By the time I left teaching high school English the world was spinning out of control. Along with my normal duties, for several years I had been taking students to read John Muir in Yosemite and Gary Snyder on the beaches of Northern California. I had them reading Earth First in the Redwood Forest (in this slideshow) , and I had students riding mountain bikes with me in Utah. We were checking out landforms of the Colorado Plateau. And screaming! Massive Field Trips!
I had them in the creek blindfolded in canoes, and I got the school to buy a bunch of awesomely fun remote control cars that we made a very cool track for. But by far the greatest loss of sanity occurred when I bought about $400 worth of percussion instruments from Musicians Friend. A bucket of fun. Tragically, they sit unused today in a plastic bucket. A sin. I’ll fix that.

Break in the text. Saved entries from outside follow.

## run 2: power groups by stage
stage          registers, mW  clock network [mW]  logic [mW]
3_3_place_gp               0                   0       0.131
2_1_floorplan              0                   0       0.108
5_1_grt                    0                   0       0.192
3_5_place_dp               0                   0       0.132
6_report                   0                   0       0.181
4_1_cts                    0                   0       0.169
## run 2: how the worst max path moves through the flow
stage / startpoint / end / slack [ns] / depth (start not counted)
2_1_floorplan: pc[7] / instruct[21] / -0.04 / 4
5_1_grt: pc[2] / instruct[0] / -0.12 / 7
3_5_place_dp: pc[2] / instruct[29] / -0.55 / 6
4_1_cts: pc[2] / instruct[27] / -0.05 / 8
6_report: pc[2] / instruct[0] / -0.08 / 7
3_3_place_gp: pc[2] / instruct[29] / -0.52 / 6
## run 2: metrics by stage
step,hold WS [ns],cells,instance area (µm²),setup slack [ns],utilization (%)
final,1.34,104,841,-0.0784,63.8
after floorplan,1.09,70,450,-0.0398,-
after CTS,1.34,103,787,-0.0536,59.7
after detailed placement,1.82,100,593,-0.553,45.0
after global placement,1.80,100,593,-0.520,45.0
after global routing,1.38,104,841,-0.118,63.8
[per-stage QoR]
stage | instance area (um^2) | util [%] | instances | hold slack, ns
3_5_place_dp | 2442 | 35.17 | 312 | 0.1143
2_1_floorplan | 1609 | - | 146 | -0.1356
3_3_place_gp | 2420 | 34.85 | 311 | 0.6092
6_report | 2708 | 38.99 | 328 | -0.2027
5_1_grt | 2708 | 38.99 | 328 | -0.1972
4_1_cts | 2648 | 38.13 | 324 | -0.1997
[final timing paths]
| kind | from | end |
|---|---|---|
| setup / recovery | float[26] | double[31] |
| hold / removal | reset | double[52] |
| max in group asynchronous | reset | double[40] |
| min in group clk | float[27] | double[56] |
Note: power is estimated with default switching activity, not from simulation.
--- src/rtl/triangle_fetch_if.sv ---
// Pipelined Avalon-style read bus between triangle_fetch (master) and vertex memory (slave).
// Responses return in request order; waitrequest stalls the request phase only.
interface triangle_fetch_if #(
  parameter int ADDR_W = 32
) ();
  logic              mem_read;
  logic [ADDR_W-1:0] mem_address;
  logic              mem_waitrequest;
  logic [31:0]       mem_readdata;
  logic              mem_readdatavalid;

  modport master (
    output mem_read,
    output mem_address,
    input  mem_waitrequest,
    input  mem_readdata,
    input  mem_readdatavalid
  );

  modport slave (
    input  mem_read,
    input  mem_address,
    output mem_waitrequest,
    output mem_readdata,
    output mem_readdatavalid
  );
endinterface
[src/rtl/apb_nn_result_fifo.sv]
// rtl/apb_nn_result_fifo.sv - APB control/status slave with accelerator start/finish handshake and result FIFO
//
// Purpose:
//   Zero-wait-state APB slave that starts the NN accelerator, tracks its
//   run state, buffers its streamed results in a FIFO drained by a
//   pop-on-read register, and raises a level done interrupt.
//
// Ports:
//   HCLK, HRESETn         clock, asynchronous active-low reset
//   PADDR/PWDATA/PWRITE   APB request (word index is PADDR[4:2])
//   PSEL/PENABLE          APB select/enable, access when both are high
//   PRDATA/PREADY/PSLVERR APB response (PREADY tied high)
//   acc_start_o           one-cycle start pulse to the accelerator
//   acc_data_i/valid_i    result stream into the FIFO
//   acc_ready_o           FIFO not full
//   acc_finish_i          one-cycle run-complete pulse
//   irq_o                 registered IRQ_EN & DONE
//
// Option:
//   NN_RESULT_PEEK_EN     adds a non-popping PEEK register at 0x10 and sets STATUS bit5.

module apb_nn_result_fifo #(
  parameter int APB_ADDR_WIDTH = 12,
  parameter int DATA_WIDTH     = 32,
  parameter int FIFO_DEPTH     = 8,
  parameter int CNT_WIDTH      = $clog2(FIFO_DEPTH + 1)
) (
  input  logic                      HCLK,
  input  logic                      HRESETn,
  input  logic [APB_ADDR_WIDTH-1:0] PADDR,
  input  logic [31:0]               PWDATA,
  input  logic                      PWRITE,
  input  logic                      PSEL,
  input  logic                      PENABLE,
  output logic [31:0]               PRDATA,
  output logic                      PREADY,
  output logic                      PSLVERR,
  output logic                      acc_start_o,
  input  logic [DATA_WIDTH-1:0]     acc_data_i,
  input  logic                      acc_valid_i,
  output logic                      acc_ready_o,
  input  logic                      acc_finish_i,
  output logic                      irq_o
);

  localparam int PTR_WIDTH = $clog2(FIFO_DEPTH);

  localparam logic [2:0] IDX_CTRL   = 3'd0;
  localparam logic [2:0] IDX_STATUS = 3'd1;
  localparam logic [2:0] IDX_RESULT = 3'd2;
  localparam logic [2:0] IDX_PARAM  = 3'd3;
`ifdef NN_RESULT_PEEK_EN
  localparam logic [2:0] IDX_PEEK   = 3'd4;
`endif

  typedef enum logic {
    S_IDLE = 1'b0,
    S_RUN  = 1'b1
  } state_e;

  state_e                 state_q, state_d;
  logic                   start_q, start_d;
  logic                   done_q, done_d;
  logic                   poperr_q, poperr_d;
  logic                   irq_en_q, irq_en_d;
  logic                   irq_q, irq_d;
  logic [PTR_WIDTH-1:0]   wr_ptr_q, wr_ptr_d;
  logic [PTR_WIDTH-1:0]   rd_ptr_q, rd_ptr_d;
  logic [CNT_WIDTH-1:0]   count_q, count_d;
  logic [DATA_WIDTH-1:0]  mem_q [FIFO_DEPTH];

  logic                   rd_access, wr_access;
  logic [2:0]             idx;
  logic                   fifo_empty, fifo_full;
  logic                   push, pop, pop_err, flush;
  logic                   start_req, done_clr, poperr_clr, ctrl_wr;
  logic [DATA_WIDTH-1:0]  head;
  logic [31:0]            rdata;
  logic                   slverr;
  logic                   unused_bits;

  assign idx       = PADDR[4:2];
  assign rd_access = PSEL & PENABLE & ~PWRITE;
  assign wr_access = PSEL & PENABLE & PWRITE;

  assign ctrl_wr    = wr_access && (idx == IDX_CTRL);
  assign start_req  = ctrl_wr && PWDATA[0];
  assign flush      = ctrl_wr && PWDATA[2];
  assign done_clr   = wr_access && (idx == IDX_STATUS) && PWDATA[1];
  assign poperr_clr = wr_access && (idx == IDX_STATUS) && PWDATA[2];

  assign fifo_empty = (count_q == '0);
  assign fifo_full  = (count_q == CNT_WIDTH'(FIFO_DEPTH));
  assign head       = mem_q[rd_ptr_q];

  // Ready comes only from registered occupancy, so a same-cycle pop on a
  // full FIFO cannot make room for a push until the next cycle.
  assign acc_ready_o = ~fifo_full;
  // A flush in the same cycle discards the incoming beat.
  assign push    = acc_valid_i & acc_ready_o & ~flush;
  assign pop     = rd_access && (idx == IDX_RESULT) && !fifo_empty;
  assign pop_err = rd_access && (idx == IDX_RESULT) && fifo_empty;

  assign unused_bits = ^{PWDATA[31:3], PADDR[APB_ADDR_WIDTH-1:5], PADDR[1:0]};

  // Run-state machine and sticky status bits.
  always_comb begin
    state_d  = state_q;
    start_d  = 1'b0;
    done_d   = done_q;
    poperr_d = poperr_q;
    irq_en_d = irq_en_q;

    if (done_clr)   done_d   = 1'b0;
    if (poperr_clr) poperr_d = 1'b0;
    if (pop_err)    poperr_d = 1'b1;
    if (ctrl_wr)    irq_en_d = PWDATA[1];

    if (state_q == S_IDLE) begin
      if (start_req) begin
        state_d = S_RUN;
        start_d = 1'b1;
        done_d  = 1'b0;
      end
    end else begin
      if (acc_finish_i) begin
        state_d = S_IDLE;
        done_d  = 1'b1;
      end
    end

    irq_d = irq_en_q & done_q;
  end

  // FIFO pointers and occupancy.
  always_comb begin
    wr_ptr_d = wr_ptr_q;
    rd_ptr_d = rd_ptr_q;
    count_d  = count_q;
    if (flush) begin
      wr_ptr_d = '0;
      rd_ptr_d = '0;
      count_d  = '0;
    end else begin
      if (push) wr_ptr_d = wr_ptr_q + PTR_WIDTH'(1);
      if (pop)  rd_ptr_d = rd_ptr_q + PTR_WIDTH'(1);
      case ({push, pop})
        2'b10:   count_d = count_q + CNT_WIDTH'(1);
        2'b01:   count_d = count_q - CNT_WIDTH'(1);
        default: count_d = count_q;
      endcase
    end
  end

  always_ff @(posedge HCLK or negedge HRESETn) begin
    if (!HRESETn) begin
      state_q  <= S_IDLE;
      start_q  <= 1'b0;
      done_q   <= 1'b0;
      poperr_q <= 1'b0;
      irq_en_q <= 1'b0;
      irq_q    <= 1'b0;
      wr_ptr_q <= '0;
      rd_ptr_q <= '0;
      count_q  <= '0;
    end else begin
      state_q  <= state_d;
      start_q  <= start_d;
      done_q   <= done_d;
      poperr_q <= poperr_d;
      irq_en_q <= irq_en_d;
      irq_q    <= irq_d;
      wr_ptr_q <= wr_ptr_d;
      rd_ptr_q <= rd_ptr_d;
      count_q  <= count_d;
    end
  end

  // Storage needs no reset; occupancy alone defines which entries are valid.
  always_ff @(posedge HCLK) begin
    if (push) mem_q[wr_ptr_q] <= acc_data_i;
  end

  // Read mux: only drives data during the access phase.
  always_comb begin
    rdata  = '0;
    slverr = 1'b0;
    if (rd_access) begin
      case (idx)
        IDX_CTRL: rdata[1] = irq_en_q;
        IDX_STATUS: begin
          rdata[0] = (state_q == S_RUN);
          rdata[1] = done_q;
          rdata[2] = poperr_q;
          rdata[3] = fifo_empty;
          rdata[4] = fifo_full;
`ifdef NN_RESULT_PEEK_EN
          rdata[5] = 1'b1;
`endif
          rdata[8 +: CNT_WIDTH] = count_q;
        end
        IDX_RESULT: begin
          if (fifo_empty) slverr = 1'b1;
          else            rdata[DATA_WIDTH-1:0] = head;
        end
        IDX_PARAM: begin
          rdata[15:0]  = 16'(FIFO_DEPTH);
          rdata[23:16] = 8'(DATA_WIDTH);
        end
`ifdef NN_RESULT_PEEK_EN
        IDX_PEEK: begin
          if (!fifo_empty) rdata[DATA_WIDTH-1:0] = head;
        end
`endif
        default: rdata = '0;
      endcase
    end
  end

  assign PRDATA      = rdata;
  assign PSLVERR     = slverr;
  assign PREADY      = 1'b1;
  assign acc_start_o = start_q;
  assign irq_o       = irq_q;

endmodule
**src/rtl/quad_enc_decoder.sv**
```systemverilog
// Quadrature encoder front end: synchronizes and filters A/B/index, then decodes
// Gray-code steps into registered count-enable, direction, index-clear and error outputs.
module quad_enc_decoder #(
   parameter int unsigned StableN = 4
) (
   input  logic clk_i,
   input  logic rst_i,
   input  logic a_i,
   input  logic b_i,
   input  logic idx_i,
   input  logic en_idx_i,
   input  logic err_clr_i,
   output logic en_o,
   output logic up_o,
   output logic syn_clr_o,
   output logic err_o
);

   localparam int unsigned CntW  = (StableN > 1) ? $clog2(StableN) : 1;
   localparam int unsigned InitW = $clog2(StableN + 3);

   typedef enum logic [2:0] {StInit, St00, St10, St11, St01} state_e;

   // Channel order in the vectors: [0]=A, [1]=B, [2]=index.
   logic [2:0]      raw;
   logic [2:0]      sync1_q, sync2_q;
   logic [2:0]      filt_q, filt_d;
   logic [CntW-1:0] cnt_q [3];
   logic [CntW-1:0] cnt_d [3];

   assign raw = {idx_i, b_i, a_i};

   always_ff @(posedge clk_i or posedge rst_i) begin
      if (rst_i) begin
         sync1_q <= '0;
         sync2_q <= '0;
         filt_q  <= '0;
         for (int i = 0; i < 3; i++) cnt_q[i] <= '0;
      end else begin
         sync1_q <= raw;
         sync2_q <= sync1_q;
         filt_q  <= filt_d;
         for (int i = 0; i < 3; i++) cnt_q[i] <= cnt_d[i];
      end
   end

   always_comb begin
      for (int i = 0; i < 3; i++) begin
         filt_d[i] = filt_q[i];
         cnt_d[i]  = '0;
         if (sync2_q[i] != filt_q[i]) begin
            if (32'(cnt_q[i]) + 32'd1 >= StableN) begin
               filt_d[i] = sync2_q[i];
            end else begin
               cnt_d[i] = cnt_q[i] + CntW'(1);
            end
         end
      end
   end

   function automatic logic [1:0] state_ab(state_e s);
      case (s)
         St10:    return 2'b10;
         St11:    return 2'b11;
         St01:    return 2'b01;
         default: return 2'b00;
      endcase
   endfunction

   function automatic state_e ab_state(logic [1:0] ab);
      case (ab)
         2'b00:   return St00;
         2'b10:   return St10;
         2'b11:   return St11;
         default: return St01;
      endcase
   endfunction

   // Successor of {A,B} in the up direction: 00 -> 10 -> 11 -> 01 -> 00.
   function automatic logic [1:0] fwd_ab(logic [1:0] ab);
      case (ab)
         2'b00:   return 2'b10;
         2'b10:   return 2'b11;
         2'b11:   return 2'b01;
         default: return 2'b00;
      endcase
   endfunction

   state_e           state_q;
   logic [InitW-1:0] init_cnt_q;
   logic             en_q, up_q, syn_clr_q, err_q, idx_prev_q;
   logic [1:0]       cur_ab, new_ab;
   logic             step_fwd, step_rev, idx_rise;

   assign cur_ab   = state_ab(state_q);
   assign new_ab   = {filt_q[0], filt_q[1]};
   assign step_fwd = (new_ab == fwd_ab(cur_ab));
   assign step_rev = (cur_ab == fwd_ab(new_ab));
   assign idx_rise = filt_q[2] & ~idx_prev_q;

   always_ff @(posedge clk_i or posedge rst_i) begin
      if (rst_i) begin
         state_q    <= StInit;
         init_cnt_q <= '0;
         en_q       <= 1'b0;
         up_q       <= 1'b1;
         syn_clr_q  <= 1'b0;
         err_q      <= 1'b0;
         idx_prev_q <= 1'b0;
      end else begin
         en_q       <= 1'b0;
         syn_clr_q  <= 1'b0;
         idx_prev_q <= filt_q[2];
         // A later err_q <= 1 in this block overrides the clear.
         if (err_clr_i) err_q <= 1'b0;
         if (state_q == StInit) begin
            init_cnt_q <= init_cnt_q + InitW'(1);
            if (32'(init_cnt_q) == StableN + 32'd2) state_q <= ab_state(new_ab);
         end else begin
            syn_clr_q <= idx_rise & en_idx_i;
            if (new_ab != cur_ab) begin
               state_q <= ab_state(new_ab);
               if (step_fwd) begin
                  en_q <= 1'b1;
                  up_q <= 1'b1;
               end else if (step_rev) begin
                  en_q <= 1'b1;
                  up_q <= 1'b0;
               end else begin
                  err_q <= 1'b1;
               end
            end
         end
      end
   end

   assign en_o      = en_q;
   assign up_o      = up_q;
   assign syn_clr_o = syn_clr_q;
   assign err_o     = err_q;

endmodule
```
**config.mk**
```make
export PLATFORM = sky130hd
export DESIGN_NAME = quad_enc_decoder
export DESIGN_NICKNAME = d
export VERILOG_FILES = /design/src/rtl/quad_enc_decoder.sv
export SDC_FILE = /design/constraint.sdc
export NUM_CORES = 1
export LEC_CHECK = 0
export CORE_ASPECT_RATIO = 0.75
export CORE_UTILIZATION = 55
export CTS_BUF_LIST = sky130_fd_sc_hd__clkbuf_4 sky130_fd_sc_hd__clkbuf_8 sky130_fd_sc_hd__clkbuf_16
export DETAILED_ROUTE_END_ITERATION = 6
export GPL_TIMING_DRIVEN = 1
export PLACE_DENSITY = 0.77
export SETUP_SLACK_MARGIN = 0.3
export SYNTH_ARGS = -nofsm -noshare
export SYNTH_HDL_FRONTEND = slang
export SYNTH_SLANG_ARGS = --single-unit
```
**constraint.sdc**
```tcl
create_clock -name clk_i -period 1.7 [get_ports clk_i]
set_input_delay 0.255 -clock clk_i [delete_from_list [all_inputs] [get_ports clk_i]]
set_output_delay 0.255 -clock clk_i [all_outputs]
set_load 0.05 [all_outputs]
```
==> reports/metrics.csv <==
stage,metric,value,unit
run_status,status,finished with violations,
run_status,violated checks,design-rule violations,
place,Post-DP HPWL,1460,um
sta,worst hold slack,0.254,ns
routing,vias per cell,5.71,
routing,WL final,2410,um
hold_path,worst hold path class,input port to asynchronous set/reset pin,
layout,fin area,0.00158,mm2
sta,Tcrit/Tclk final,0.969,
layout,share of layout cells above drive strength 1,0.429,
sta,Setup Viol. Count Final,0,
pwr,NetSw,1.28,mW
synth,fraction of registers with async set/reset,1.00,
grt,first-pass GRT wire length,4180,um
critical_path,CP max stage delay,0.47,ns
pwr,Gate power share,0.542,
critical_path,"Slowest-stage cell, CP",dfrtp_2,
place,placer's final routability congestion estimate,0.760,
sta,Rel. slew slack,0.741,
cts,Sink Count,26,
critical_path,RR Endpoint,err_o,
critical_path,startpoint types,flop,
synth,synthesized flop and latch total,26,
synth,Synth top area share,0.508,
pwr,P per Cell Area,2090,mW/mm2
critical_path,crit path kind,flop to flop,
floorplanning,Die Height,43.0,um
sta,Final Skew,0.00158,ns
synth,post-synthesis cell count,99,
routing,drt wl/cell,16.0,um
routing,Vias,856,
critical_path,CP top delay family,simple AND/OR/NAND/NOR gates,
pwr,Int Power,2.02,mW
synth,Synth Cell Area,0.00123,mm2
cts,CTS tree,done,
sta,Slew @ Worst Pin,0.386,ns
routing,DR pass1 iterations,6,
routing,# DRC,2,
pwr,Leakage,0.717,nW
layout,Synth-to-Final Area Change,27.9,%
run,Max-Cap Viols,0,
grt,vias in the first global route,931,
critical_path,RR Startpoint,state_q[1],
sta,Final min period,1.65,ns
pwr,post-layout total power,3.29,mW
sta,Max Transition Viols Final,0,
layout,utilization after layout,0.763,
synth,Synth cell types,35,
critical_path,Buf/Inv on CP,1,
floorplanning,Die Area,0.00244,mm2
sta,f_max,607,MHz
cts,CTS Root Cell,clkbuf_4,
layout,Ant. Diodes,0,
synth,Synth Net Count,115,
sta,final worst-path setup slack,0.0519,ns
place,DP Worst Slack,-0.0245,ns
critical_path,CP Cell Sequence,buf_4 > or3b_4 > or3b_4 > a31oi_2 > o32ai_2,
floorplanning,Initial Utilization,0.596,
cts,CTS Buf Count,3,
sta,RSZ-0062 raised after global routing,yes,
critical_path,WP data arrival,1.89,ns
grt,initial antenna violation count,0,
cts,clk_lat worst skew,0.32,ns
layout,"commonest non-fill, non-tap cells in the layout","20 x dfrtp_1, 18 x buf_4, 8 x ha_1",
critical_path,"Data required, critical path",1.94,ns
pwr,"IR drop worst, VDD",1060,uV
pwr,Sw Share,0.387,
critical_path,largest driver fanout on the critical path,4,
synth,number of synthesized flops with an enable pin,0,
synth,leading area contributor after synthesis,dfrtp_1,
critical_path,Reg2Reg Depth,5,
floorplanning,Ports,11,
sta,final hold violations,0,
layout,"most common cell after layout, fill and taps aside",dfrtp_1,
critical_path,critical path's most frequent cell,or3b_4,
pwr,sequential share of power,0.330,
floorplanning,DIE WIDTH,56.7,um
grt,global route overflow,0,
synth,post-synthesis sequential area ratio,0.529,
pwr,power share of the clock group,0.128,
floorplanning,core footprint,0.00207,mm2
cts,maximum clock path buffer count,2,
routing,starting DRC count in detailed routing,27,
critical_path,crit end category,flop,
synth,Synth Area per Inst,12.4,um2
place,Port-buffer cells,10,
grt,largest net degree at the start of global routing,27,
routing,final antenna-violating net count,0,
layout,Final Net Count,143,
grt,Total Routing Usage GR,0.235,
critical_path,R2R Setup Slk,0.05,ns
place,Placed Area,0.00140,mm2
synth,yosys warns,0,
synth,Post-synth top flop,dfrtp_1,
cts,clock-pin slew on the worst setup and hold paths,0.14,ns
synth,"top cells by area, synth","dfrtp_1 51%, ha_1 9.1%, xnor2_1 4.3%",
floorplanning,Core Rows,14,
cts,H-tree depth,1,
metrics by stage:
stage,TNS [ns],instances
after CTS,0,149
after global placement,0,136
after floorplan,0,99
after global routing,0,150
final,0,150
after detailed placement,-0.0322,136
per-layer routing:
layer	GRT usage	wire length, um	up-vias
met1	0.299	1090	434
li1	-	-	403
met4	0.110	36	0
met3	0.0671	72	4
met5	0	0	-
met2	0.376	1200	15
kinds of logic after synthesis:
family,Yosys count,share of synthesized area
AOI/OAI and AO/OA,19,0.135
xor gates and xnor gates,6,0.0426
adders and majority gates,9,0.0914
buffers and inverters,10,0.0386
DFF,26,0.529
muxes,5,0.0447
and+or+nand+nor,24,0.119
synth_stat cells, types with 3 or more instances:
| cell type | instances |
|---|---|
| nor3_1 | 4 |
| nand2_1 | 5 |
| inv_1 | 7 |
| a21oi_1 | 3 |
| nor2b_1 | 4 |
| dfrtp_1 | 25 |
| ha_1 | 9 |
| xnor2_1 | 6 |
worst max path at each step:
| stage | startpoint | end | slack (ns) | depth (start not counted) |
|---|---|---|---|---|
| floorplan | state_q[0] | en_o | 0.22 | 5 |
| finish | state_q[1] | err_o | 0.05 | 5 |
| global route | state_q[1] | err_o | 0.003 | 5 |
| CTS | filt_q[1] | state_q[1] | 0.09 | 5 |
| detailed placement | state_q[1] | state_q[2] | -0.02 | 4 |
| global placement | state_q[1] | state_q[1] | 0.04 | 4 |
repair_timing:
action / 4_1_cts / 5_1_grt
pin swaps: 5 / 2
hold buffers: 0 / 0
buffers inserted: 9 / 1
gates resized for setup: 9 / 8
endpoints found under the setup margin: 6 / 8
worst reg2reg max path, delay by kind of cell, from the launching register on:
family,cells,cell delay (ns)
simple gates,2,0.65
compound gates,2,0.31
buf+inv,1,0.15
flops,1,0.47
sequential cells by signal, summed over array words and instances (netlist names):
register / count
state_q: 3
filt_q: 3
en_o: 1
err_o: 1
sync2_q: 3
sync1_q: 3
up_o: 1
syn_clr_o: 1
idx_prev_q: 1
cnt_q: 6
init_cnt_q: 3
power groups by stage:
stage / logic (mW) / registers, mW / clock network (mW)
final: 1.78 / 1.09 / 0.423
after global routing: 1.93 / 1.11 / 0.463
after CTS: 1.65 / 1.07 / 0.433
after detailed placement: 1.40 / 1.10 / 0
after global placement: 1.36 / 1.08 / 0
after floorplan: 1.05 / 1.13 / 0
layout make-up:
cell class	instances	area [um2]
clock buffer	3	22.5
sequential	26	658
multi-input combinational	63	592
tap	24	30.0
clock inverter	1	30.0
timing repair buffer	26	218
inverter	7	26.3
fill	135	490
Note: power is estimated with default switching activity, not from simulation.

We had 90 minute classes. There was time. I worked at a private school with small classes. Like 5 to 10 students. I had this vision that music was dividing us rather than unifying us and I had done several assignments that looked at the purposes of music. But this was the age of the Walkman (about pre-iPod) and students were wandering around silently and uncommunicative. The opposite of my vision of the unifying properties of sound. I had them do photo shoots to describe that feeling.
So I bought the instruments and we played for 10 minutes at the start of each class. It was weird. No nouns. All verbs. It took a while to figure it out. To become comfortable. But soon, we rocked. Sometimes we failed. Students started buying their own djembes. Some classes absolutely made amazing music. I brought my acoustic guitar; students brought their electric guitars sometimes. For ten minutes or so, every class period, the class joined together with the band. And we rocked. We discussed working together in different ways and we talked about participation. Things happened to us I cannot really describe. It was emotional. And powerful. A drum circle in English class!
My role these days has me helping teachers create the best possible online courses. This ds106 experience continues to challenge my perceptions of what can be done in this environment and where we are headed in education. Something challenged me as an English teacher and I let it take me places. It is all so fascinating to me.